[Extracted records]
::::

### src/hdl/l3bsh_back.sv
// Back end: iterative mix unit and pipelined final rounds with the result register.
module l3bsh_back
   import l3bsh_pkg::*;
(
   input  logic        clock,
   input  logic        reset,
   input  entry_type   head_entry,
   input  logic        head_valid,
   output logic        pop,
   output logic        rsp_valid,
   input  logic        rsp_stall,
   output logic [31:0] rsp_hash_value
);

   logic              busy_ff, busy_in;
   logic [STEP_W-1:0] step_ff, step_in;
   words_type         st_ff, st_in;

   logic              stg_valid_ff [FINAL_ROUNDS+1];
   logic              stg_valid_in [FINAL_ROUNDS+1];
   logic              stg_raw_ff [FINAL_ROUNDS+1];
   logic              stg_raw_in [FINAL_ROUNDS+1];
   words_type         stg_w_ff [FINAL_ROUNDS+1];
   words_type         stg_w_in [FINAL_ROUNDS+1];

   logic              out_valid_ff, out_valid_in;
   logic [31:0]       out_hash_ff, out_hash_in;

   logic              advance;
   logic              take_final;
   words_type         base;
   words_type         added;

   assign advance = !out_valid_ff || !rsp_stall;
   assign rsp_valid = out_valid_ff;
   assign rsp_hash_value = out_hash_ff;

   always_comb begin
      base = head_entry.start ? words_type'{a: head_entry.init, b: head_entry.init,
                                            c: head_entry.init} : st_ff;
      added.a = base.a + head_entry.block[3:0];
      added.b = base.b + head_entry.block[7:4];
      added.c = base.c + head_entry.block[11:8];
   end

   always_comb begin
      pop = 1'b0;
      take_final = 1'b0;
      if (head_valid && !busy_ff) begin
         case (head_entry.kind)
            KIND_MIX: pop = 1'b1;
            KIND_FINAL, KIND_EMPTY: begin
               pop = advance;
               take_final = advance;
            end
            default: pop = 1'b1;
         endcase
      end
   end

   always_comb begin
      busy_in = busy_ff;
      step_in = step_ff;
      st_in = st_ff;
      if (busy_ff) begin
         st_in = mix_round(st_ff, step_ff);
         if (step_ff == STEP_W'(MIX_ROUNDS - 1)) begin
            busy_in = 1'b0;
         end else begin
            step_in = step_ff + 1'b1;
         end
      end else if (pop && (head_entry.kind == KIND_MIX)) begin
         st_in = added;
         busy_in = 1'b1;
         step_in = '0;
      end
   end

   always_comb begin
      for (int k = 0; k <= FINAL_ROUNDS; k++) begin
         stg_valid_in[k] = stg_valid_ff[k];
         stg_raw_in[k] = stg_raw_ff[k];
         stg_w_in[k] = stg_w_ff[k];
      end
      out_valid_in = out_valid_ff;
      out_hash_in = out_hash_ff;
      if (advance) begin
         stg_valid_in[0] = take_final;
         stg_raw_in[0] = (head_entry.kind == KIND_EMPTY);
         stg_w_in[0] = (head_entry.kind == KIND_EMPTY) ?
                       words_type'{a: '0, b: '0, c: head_entry.init} : added;
         for (int k = 1; k <= FINAL_ROUNDS; k++) begin
            stg_valid_in[k] = stg_valid_ff[k-1];
            stg_raw_in[k] = stg_raw_ff[k-1];
            stg_w_in[k] = stg_raw_ff[k-1] ? stg_w_ff[k-1] :
                          final_round(stg_w_ff[k-1], STEP_W'(k - 1));
         end
         out_valid_in = stg_valid_ff[FINAL_ROUNDS];
         out_hash_in = stg_w_ff[FINAL_ROUNDS].c;
      end
   end

   always_ff @(posedge clock) begin
      if (reset) begin
         busy_ff <= 1'b0;
         step_ff <= '0;
         out_valid_ff <= 1'b0;
         for (int k = 0; k <= FINAL_ROUNDS; k++) begin
            stg_valid_ff[k] <= 1'b0;
         end
      end else begin
         busy_ff <= busy_in;
         step_ff <= step_in;
         out_valid_ff <= out_valid_in;
         for (int k = 0; k <= FINAL_ROUNDS; k++) begin
            stg_valid_ff[k] <= stg_valid_in[k];
         end
      end
   end

   always_ff @(posedge clock) begin
      st_ff <= st_in;
      out_hash_ff <= out_hash_in;
      for (int k = 0; k <= FINAL_ROUNDS; k++) begin
         stg_raw_ff[k] <= stg_raw_in[k];
         stg_w_ff[k] <= stg_w_in[k];
      end
   end

endmodule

::::

### Assigned task
With no other words, report how many lines in the entries hold the string "added".

### Answer to this exercise
6